There were 608 households, out of which 35.7% had children under the age of 18 living with them, 42.4% were married couples living together, 17.6% had a female householder with no husband present, and 33.6% were non-families. 29.4% of all households were made up of individuals, and 12.8% had someone living alone who was 65 years of age or older. The average household size was 2.52 and the average family size was 3.05.

In the city, the population was spread out, with 29.0% under the age of 18, 12.1% from 18 to 24, 30.1% from 25 to 44, 17.7% from 45 to 64, and 11.0% who were 65 years of age or older. The median age was 31 years. For every 100 females, there were 95.2 males.
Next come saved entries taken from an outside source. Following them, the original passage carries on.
==> flow/design.v <==
module SPIMaster #(parameter CLK_DIV = 2)(
        input clk,
        input reset_n,
        input miso,
        output mosi,
        output sck,
        input data_tx_send,
        input[7:0] data_tx,
        output[7:0] data_rx,
        output busy,
        output new_data
    );
    localparam STATE_SIZE = 2;
    localparam IDLE = 2'd0,
            WAIT_HALF = 2'd1,
            TRANSFER = 2'd2;
    reg [STATE_SIZE-1:0] state_d, state_q;
    reg [7:0] data_d, data_q;
    reg [CLK_DIV-1:0] sck_d, sck_q;
    reg mosi_d, mosi_q;
    reg [2:0] ctr_d, ctr_q;
    reg new_data_d, new_data_q;
    reg [7:0] data_rx_d, data_rx_q;
    wire rst; 
    assign mosi = mosi_q;
    assign sck = (sck_q[CLK_DIV-1]) & (state_q == TRANSFER);  
    assign busy = state_q != IDLE;
    assign data_rx = data_rx_q;
    assign new_data = new_data_q;
	assign rst = ~reset_n;
    always @(*) begin
        sck_d = sck_q;
        data_d = data_q;
        mosi_d = mosi_q;
        ctr_d = ctr_q;
        new_data_d = 1'b0;
        data_rx_d = data_rx_q;
        state_d = state_q;
        case (state_q)
            IDLE: begin
                sck_d = 4'b0;
                ctr_d = 3'b0;
                if (data_tx_send == 1'b1) begin
                    data_d = data_tx;
                    state_d = WAIT_HALF;
                end
            end
            WAIT_HALF: begin
                sck_d = sck_q + 1'b1;
                if (sck_q == {CLK_DIV-1{1'b1}}) begin
                    sck_d = 1'b0;
                    state_d = TRANSFER;
                end
            end
            TRANSFER: begin
                sck_d = sck_q + 1'b1;
                if (sck_q == 4'b0000) begin
                    mosi_d = data_q[7];
                end else if (sck_q == {CLK_DIV-1{1'b1}}) begin
                    data_d = {data_q[6:0], miso};
                end else if (sck_q == {CLK_DIV{1'b1}}) begin
                    ctr_d = ctr_q + 1'b1;
                    if (ctr_q == 3'b111) begin
                        state_d = IDLE;
                        data_rx_d = data_q;
                        new_data_d = 1'b1;
                    end
                end
            end
        endcase
    end
    always @(posedge clk) begin
        if (rst) begin
            ctr_q <= 3'b0;
            data_q <= 8'b0;
            sck_q <= 4'b0;
            mosi_q <= 1'b0;
            state_q <= IDLE;
            data_rx_q <= 8'b0;
            new_data_q <= 1'b0;
        end else begin
            ctr_q <= ctr_d;
            data_q <= data_d;
            sck_q <= sck_d;
            mosi_q <= mosi_d;
            state_q <= state_d;
            data_rx_q <= data_rx_d;
            new_data_q <= new_data_d;
        end
    end
endmodule
==> flow/run.sh <==
#!/bin/bash
# OpenROAD 26Q1-2900-gdf79404cd8, Yosys 0.63+post, stock flow scripts
make -C /OpenROAD-flow-scripts/flow DESIGN_CONFIG=/design/flow/config.mk WORK_HOME=/design/flow/orfs finish
==> flow/config.mk <==
export PLATFORM = sky130hd
export DESIGN_NAME = SPIMaster
export DESIGN_NICKNAME = SPIMaster
export VERILOG_FILES = /design/flow/design.v
export SDC_FILE = /design/flow/constraint.sdc
export NUM_CORES = 4
export LEC_CHECK = 1
export CORE_AREA = 10 10 98 98
export DIE_AREA = 0 0 108 108
==> flow/constraint.sdc <==
current_design SPIMaster

set clk_period 1.8
set clk_io_pct 0.2

create_clock -name clk0 -period $clk_period [get_ports {clk}]

set non_clock_inputs [all_inputs -no_clocks]
set_input_delay [expr $clk_period * $clk_io_pct] -clock clk0 $non_clock_inputs
set_output_delay [expr $clk_period * $clk_io_pct] -clock clk0 [all_outputs]
==> flow_summary.json <==
{
  "grt_pass1_vias": 901,
  "path_max_fanout": 4,
  "min_period_over_period_pct": 94.0,
  "grt_overflow": 0,
  "numSynthFlops": 25,
  "ys_types": 29,
  "async_flop_share_pct": 0,
  "grt_pass1_wl_um": 4260,
  "final_cells": 263,
  "rows": 32,
  "antenna_found_initial": 0,
  "fin_hold_ws_ps": 457,
  "clk_latency_ps": 270,
  "yosys_warnings": 1,
  "netlist_instances": 131,
  "tightestPinTransition_ps": 438,
  "avgSynthCellArea_um2": 9.52,
  "worstPathArrival_ps": 1330,
  "tns_ps": 0,
  "cts_tree": "built",
  "min_to": "mosi_q",
  "leakagePower_uw": 0.000689,
  "setup_slack_ps": 108,
  "portBuffers": 23,
  "area_delta_synth_final_pct": 37.1,
  "p_per_area_mw_per_mm2": 1110,
  "r2r-start": "sck_q[1]",
  "simple_gate_share_pct": 16.1,
  "die_w_um": 108,
  "htreeDepth": 1,
  "maxSlewViolCount": 0,
  "switching_share_pct": 34.8,
  "ys_seq_share_pct": 40.1,
  "synth-adder-area-share_pct": 12.0,
  "cts_made_buffers": 3,
  "firstDrtPassIters": 4,
  "viasPerCell": 3.71,
  "final_layout_size_suffix_gt1_share_pct": 13.7,
  "topCellsByArea": "dfxtp_1, mux2i_1, ha_1",
  "r2r-end": "ctr_q[0]",
  "fmax_mhz": 591,
  "fp-utilization_pct": 16.3,
  "slew_headroom_pct": 70.7,
  "ys_cells": 131,
  "top_level_ports": 24,
  "cp-end-kind": "output port",
  "p_clk_share_pct": 17.6,
  "max-vdd-ir-drop_v": 0.000337,
  "crit_type": "reg2out",
  "vias": 977,
  "chip_area_mm2": 0.0117,
  "drc": 0,
  "pwr-share-comb_pct": 42.7,
  "hold_depth": 2,
  "dp_hpwl_um": 2050,
  "yosys.area.top_type": "dfxtp_1",
  "edf_count": 0,
  "synth.logic.top_family": "simple AND/OR/NAND/NOR gates",
  "reg2regPathDepth": 6,
  "cts_root_buffer": "clkbuf_8",
  "hold_start": "mosi_q",
  "top_area_share_pct": 40.1,
  "dp.cells": 256,
  "grtUsageTotal_pct": 4.37,
  "period_needed_ps": 1690,
  "power.switching_uw": 663,
  "ctsLongestPathBuffers": 2,
  "yosys.area_share.aoi_pct": 11.7,
  "required_ps": 1440,
  "start_kind": "flip-flop",
  "ys_sh_xor_pct": 0,
  "min_path_type": "reg2reg",
  "rsz0062_at_grt": "false",
  "syn_area_mm2": 0.00125,
  "clock-sinks": 25,
  "worst_clock_skew_ps": 4.80,
  "status": "completed",
  "core_mm2": 0.00765,
  "pre_cts_slack_ps": 97.3,
  "cts_hold_buf": 0,
  "n_antenna_cell": 0,
  "tool_warnings": 33,
  "die_h_um": 108,
  "wl_per_cell_um": 10.2,
  "muxShareOfSynthArea_pct": 15.2,
  "grt_max_degree": 24,
  "internal_power_uw": 1240,
  "seqPwrFrac_pct": 39.6,
  "hold_viol_final": 0,
  "flop_cell": "dfxtp_1",
  "drt_wl_total_um": 2680,
  "first_iter_violations": 51,
  "maxCapViolations": 0,
  "ant_nets": 0,
  "yosysChipArea_mm2": 0.00125,
  "finalSetupViolCount": 0,
  "reg2reg_slack_ps": 110,
  "clk_pin_slew_ps": 90,
  "gp_congestion": 0.811
}
[per-stage QoR]
stage	total power, µW	area, µm²	utilization (%)
floorplan	1290	1250	-
global placement	1500	1630	21.3
detailed placement	1520	1630	21.3
CTS	1900	1700	22.2
global route	2060	1710	22.4
finish	1900	1710	22.4
[sequential cells by signal, indices dropped and copies added, names as in the netlist]
register    flops
data_q          8
data_rx_q       8
sck_q           2
mosi_q          1
new_data_q      1
ctr_q           3
state_q         2
[timing repair]
item                       4_1_cts  5_1_grt
setup endpoints to repair        2        2
gates resized                    5        3
buffers inserted                 3        0
pin swaps                        0        0
[cell usage after synthesis, types with 2 or more instances]
cell,n
dfxtp_1,25
nor2_1,20
mux2i_1,19
ha_1,12
nand2_1,11
a211oi_1,6
a21oi_1,6
inv_1,6
nor2b_1,3
a211oi_2,2
buf_2,2
nand3b_1,2
[metal layers]
layer  vias up  part of all wire [%]  wire length, µm  global-route usage [%]
met3         2                   7.9              211                    1.57
met1       441                    46             1250                    6.06
li1        510                     -                -                       -
met4         0                   1.5               40                   0.573
met2        24                    44             1180                    6.59
met5         -                     0                0                       0
[power by group through the flow]
stage         Combinational, µW  Sequential, µW  Clock (µW)
global route                912             771         375
finish                      813             755         336
CTS                         797             754         349
[critical path, cell delays in order (launching register included)]
cell and delay, ps:
dfxtp_2 340, inv_2 60, ha_4 160, inv_1 60, clkdlybuf4s50_1 450
[cell families after synthesis]
family                     count (synthesis)
and+or+nand+nor                           44
DFF                                       25
adders and majority gates                 12
AOI/OAI and AO/OA                         19
buffers and inverters                     12
muxes                                     19
[worst max-delay path by stage]
stage | depth (start not counted) | slack, ps | endpoint | startpoint
after CTS | 4 | 30 | busy | state_q[1]
after global routing | 6 | 5 | ctr_q[0] | sck_q[1]
final | 4 | 110 | busy | state_q[0]
[layout make-up]
type,count,area (µm²)
timing repair buffer,32,309
multi-input combinational,94,701
clock inverter,1,5.00
sequential,25,504
tap,102,128
clock buffer,3,41.3
inverter,6,22.5
fill,808,5940
[layout by cell type (no fill, tap or decap), drive strengths merged]
cell type / instances
dfxtp: 25
clkdlybuf4s50: 22
nor2: 20
mux2i: 19
ha: 12
nand2: 11
buf: 9
a211oi: 9
a21oi: 6
inv: 6
nor2b: 3
clkbuf: 3
nand3b: 2
and2: 1
nand4: 1
nand2b: 1
o21ai: 1
nor3: 1
and3: 1
o211ai: 1
a22oi: 1
nor3b: 1
a31oi: 1
nand3: 1
or3b: 1
clkinv: 1
dlygate4sd2: 1
Power figures rest on the tool's default switching activity, not on a simulated workload.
For every 100 females age 18 and over, there were 83.3 males.

The median income for a household in the city was $30,179, and the median income for a family was $35,563. Males had a median income of $28,977 versus $21,607 for females. The per capita income for the city was $17,153. About 12.5% of families and 14.6% of the population were below the poverty line, including 18.5% of those under age 18 and 14.3% of those age 65 or over.

==Education==
Public education in Wright City is administered by Wright City R-II School District, which was founded in 1870, which operates two elementary schools, one middle school, and Wright City High School. Liberty Christian Academy is a private institution for students in kindergarten through grade twelve.
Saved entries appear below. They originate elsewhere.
==> flow/design.v <==
module ball_movement #(parameter X = 700,   
											Y = 200 )(
		frame, 
		clk,
		rst,
		paddle1,
		paddle2,
		ball_x,
		ball_y,
		win_rst1,
		win_rst2
);
	input 		  frame;
	input 		  clk;
	input 		  rst;
	input [9:0]   paddle1;
	input [9:0]   paddle2;
	output [10:0] ball_x;
	output [9:0]  ball_y;
	output 		  win_rst1;
	output 		  win_rst2;
	reg [10:0] 	  ball_x;
	reg [9:0] 	  ball_y;
	reg [1:0] 	  v_x;
	reg [1:0] 	  v_y;
	reg 			  sw_y;
	reg 			  sw_x;
	reg 			  win_rst1;
	reg 			  win_rst2;
		always @  ( posedge clk) 
		begin
			if ( rst == 1 ) 
			begin
				ball_y <= Y;
				ball_x <= X;
				v_x <= 1;  
				v_y <= 1;  
				sw_y <= 0;
				sw_x <= 0;
				win_rst1 <= 0;
				win_rst2 <= 0;
			end
			else 
			begin
				if ( frame == 1 && win_rst1 == 0 && win_rst2 == 0) 
				begin 
					if ( ball_y == 2 )
						sw_y <= 1;
					else if ( ball_y == 566 )
						sw_y <= 0;
					else
						sw_y <= sw_y;
					if ( ball_x <= 2 )
						win_rst2 <= 1;
					else if ( ball_x >= 766 )
						win_rst1 <= 1;
					else 
						sw_x <= sw_x;
					if ( sw_x == 1 )
						ball_x <= ball_x + v_x;
					else 
						ball_x <= ball_x - v_x;
					if ( sw_y == 1 )
						ball_y <= ball_y + v_y;
					else 
						ball_y <= ball_y - v_y;
					if ( ((ball_y <= paddle1 + 128) && ( (ball_y >= paddle1 - 32) || ( paddle1 <= 32 && ball_y <= 128 ) )) && ball_x == 18 )
						sw_x <= 1;
					if ( ((ball_y <= paddle2 + 128) && ((ball_y >= paddle2 - 32) || ( paddle2 <= 32 && ball_y <= 128 ) )) && ball_x == 750 )
						sw_x <= 0;
				end 
				else if ( win_rst1 == 1 || win_rst2 == 1 ) 
				begin
					ball_y <= Y;
					ball_x <= X;
				   sw_y <= 0;
				   sw_x <= 0;
					win_rst1 <= 0;
					win_rst2 <= 0;
				end
			end
		end
endmodule
==> flow/run.sh <==
#!/bin/bash
# OpenROAD 26Q1-2900-gdf79404cd8, Yosys 0.63+post, stock flow scripts
make -C /OpenROAD-flow-scripts/flow DESIGN_CONFIG=/design/flow/config.mk WORK_HOME=/design/flow/orfs finish
==> flow/config.mk <==
export PLATFORM = sky130hd
export DESIGN_NAME = ball_movement
export DESIGN_NICKNAME = ball_movement
export VERILOG_FILES = /design/flow/design.v
export SDC_FILE = /design/flow/constraint.sdc
export NUM_CORES = 4
export LEC_CHECK = 1
export CORE_UTILIZATION = 40
==> flow/constraint.sdc <==
current_design ball_movement

set clk_period 5.1
set clk_io_pct 0.2

create_clock -name clk0 -period $clk_period [get_ports {clk}]

set non_clock_inputs [all_inputs -no_clocks]
set_input_delay [expr $clk_period * $clk_io_pct] -clock clk0 $non_clock_inputs
set_output_delay [expr $clk_period * $clk_io_pct] -clock clk0 [all_outputs]
==> flow_summary.yaml <==
# synthesis and place-and-route metrics
final_timing:
  final_max_slew_viol_count: 0
  setup-violations-final: 0
  fmax_mhz: 322.8
  period_used_pct: 60.74
  tns_ps: 0
  rsz0062_at_grt: "false"
  max_slew.worst_pin.slew_ps: 823.6
  hold_violations: 0
  slew_headroom_pct: 44.67
  fin_crit_ps: 3098
  finalClockSkew_ps: 2.972
logic_synthesis:
  synth-edff-count: 0
  ys_cells: 366
  yosysTopAreaCellShare_pct: 23.53
  yosys.area.top_type: "ha_1"
  ys_area_sq_mm: 0.002818
  ff_type: "dfxtp_1"
  synth_cells: 366
  numSynthFlops: 25
  ys_types: 46
  yosysWarnings: 1
  ys_seq_share_pct: 17.76
  synthTopCellsByArea: "ha_1, dfxtp_1, a21oi_1"
  async_reset_ff_share_pct: 0
  syn_area_sq_mm: 0.002818
  avgSynthCellArea_sq_um: 7.699
clocking:
  clock-root-buffer: "clkbuf_8"
  cts_made_buffers: 3
  clock.latency.late_pin_ps: 270
  htree_levels: 1
  path_clk_slew_ps: 100
  cts_tree: "built"
  cts_setup_buffers: 0
  ctsHoldBuffers: 0
  clkSinkCount: 25
  ctsResizeCount: 0
  cts_buffer_depth: 2
pwr:
  ir_drop_v: 0.0001095
  p_sw_mw: 0.2591
  p_comb_share_pct: 44.3
  p_int_mw: 0.4224
  swShare_pct: 38.02
  power_mw: 0.6815
  share_seq_of_total_power_pct: 37.4
  p_per_area_mw_per_mm2: 199.6
  pwr-share-clk_pct: 18.3
  leakagePower_nw: 1.432
layout:
  drive_above_1_share_pct: 2.200
  nFillCells: 664
  fin_area_sq_mm: 0.003415
  utilization_pct: 50.26
  syn2layout_area_growth_pct: 21.18
  fin_cells: 505
drt:
  drt_iter0_drc: 122
  viasPerCell: 5.398
  num_antenna_cells: 0
  final_antenna_net_count: 0
  drc: 0
  firstDrtPassIters: 6
  wl_per_cell_um: 14.77
  num_vias: 2726
  wl_um: 7458
die:
  initCoreUtil_pct: 41.47
  dieHeight_um: 85.93
  ioPinCount: 46
  die-area_sq_mm: 0.007384
  die_w_um: 85.93
  num_rows: 30
  core_area_sq_mm: 0.006794
setup_path:
  critPathKind: "primary input to register"
  path_buffers: 2
  cp_max_fo: 3
  critPathTopFamily: "AND-OR/OR-AND gates"
  crit_top_cell: "ha_1"
  arrival_ps: 3290
  worstPathCellList: "clkdlybuf4s50_1 > inv_1 > ha_1 > xnor2_1 > ha_1 > a21o_1 > a211o_1 > o221ai_1 > a221oi_2 > nor4_1"
  cp.required_ps: 5290
  cp_slowest_cell: "clkdlybuf4s50_1"
  cpPeakStageDelay_ps: 510
  crit_path_end_kind: "register"
  start_kind: "primary input"
global_routing:
  grt-ovfl-total: 0
  grt_start_max_net_pins: 16
  antenna_found_initial: 0
  grt_pass1_wl_um: 12280
  grt_pass1_vias: 2565
  gr-usage-all-layers_pct: 21.11
job:
  warning_count: 29
  max-cap-violations: 0
place:
  port_buffers: 45
  hpwl_um: 5802
  place_inst: 501
  place_congestion: 0.8686
  placed_area_sq_mm: 0.003366
outcome:
  status: "completed"
worst_hold_path:
  hold_path.class: "register to register"
## metrics by stage
step | hold WS [ps] | worst slack [ps]
2_1_floorplan | 470.4 | 2414
3_3_place_gp | 530.1 | 1694
3_5_place_dp | 526.5 | 1666
4_1_cts | 540.6 | 1968
5_1_grt | 573.3 | 1892
6_report | 535.1 | 2002
## worst min-delay path, delay by kind of cell, from the launching register on
family | cells | cell delay [ps]
compound gates | 1 | 60
flops | 1 | 360
simple gates | 1 | 70
## area by class of cell
type	instances	area [sq um]	area share [%]
tap	96	120.1	3.518
sequential	25	500.5	14.66
timing repair buffer	45	450.4	13.19
clock inverter	1	7.507	0.2199
clock buffer	3	41.29	1.209
inverter	32	120.1	3.518
multi-input combinational	303	2175	63.69
## cell usage in the layout, fill, tap and decap left out, drive strengths merged, types with 9 or more instances in the layout
| cell | instances |
|---|---|
| dfxtp | 25 |
| o21ai | 20 |
| nand2 | 26 |
| a21oi | 31 |
| ha | 53 |
| xnor2 | 15 |
| nor3 | 13 |
| nor2 | 35 |
| clkdlybuf4s50 | 45 |
| nand3 | 11 |
| nand4 | 9 |
| inv | 32 |
## path summary, 6_finish.rpt
check | startpoint | endpoint | slack (ps) | depth (start not counted)
setup / recovery | paddle2[5] | sw_x$_SDFFE_PP0P_ | 2000 | 10
hold / removal | ball_x[8]$_SDFFE_PP0P_ | ball_x[8]$_SDFFE_PP0P_ | 540 | 2
setup reg to reg | sw_y$_SDFFE_PP0P_ | ball_y[9]$_SDFFE_PP0P_ | 2530 | 9
hold reg to reg | ball_x[8]$_SDFFE_PP0P_ | ball_x[8]$_SDFFE_PP0P_ | 540 | 2
## power groups by stage
stage	sequential [mW]	combinational, mW	clock, mW
4_1_cts	0.255	0.305	0.129
5_1_grt	0.260	0.350	0.139
6_report	0.255	0.302	0.124
## layer usage
metal | wire (um) | global-route usage (%)
met5 | 0 | 0
met4 | 40 | 1.667
met3 | 236 | 1.660
met2 | 3568 | 36.51
met1 | 3612 | 30.38
## logic make-up after synthesis
| group | count (synthesis) | synth area share (%) |
|---|---|---|
| AOI/OAI and AO/OA | 98 | 22.60 |
| xor gates and xnor gates | 23 | 7.149 |
| adders and majority gates | 55 | 24.96 |
| buffers and inverters | 38 | 5.062 |
| DFF | 25 | 17.76 |
| muxes | 1 | 0.3553 |
| and+or+nand+nor | 126 | 22.11 |
## flip-flops by register name, summed over array words and instances (netlist names)
signal / count
ball_x: 11
ball_y: 10
sw_x: 1
sw_y: 1
win_rst1: 1
win_rst2: 1
## Yosys cell counts (2+ instances only)
cell,instances
a22oi_1,5
o21bai_1,2
nand2_1,26
inv_1,32
xnor2_1,15
xor2_1,8
a31oi_1,2
nand3_1,11
nand4_1,9
nand2b_1,6
clkbuf_1,6
a21o_1,6
a21oi_1,31
a211o_1,5
and3_1,2
o22ai_1,3
o21ai_0,20
dfxtp_1,25
nor3_1,13
nor2b_1,3
fa_1,2
or3_1,5
nor2_1,35
a211oi_1,6
nor4_1,8
o21a_1,3
ha_1,53
o211ai_1,4
a2111oi_0,2
nand4b_1,2
Power figures rest on the tool's default switching activity, not on a simulated workload.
Wright City has a public library, a branch of the Scenic Regional Library system.

==Arts and culture==
From 1992 to 2007, Wright City was home to the Elvis Is Alive Museum, run by Baptist minister Bill Beeny in his local general store, which explored Beeny's theory that the singer Elvis Presley is still living. In 2007, Beeny sold the museum's collection of artifacts on eBay, and the museum briefly reopened in Hattiesburg, Mississippi before being placed into storage.

==Notable people==
Two American theologians, the brothers Reinhold Niebuhr and H. Richard Niebuhr were born in Wright City in 1892 and 1894 respectively.

The actor Rand Brooks, known for his roles of Corporal Randy Boone on the TV series The Adventures of Rin-Tin-Tin and as Charles Hamilton in Gone with the Wind, was born in Wright City.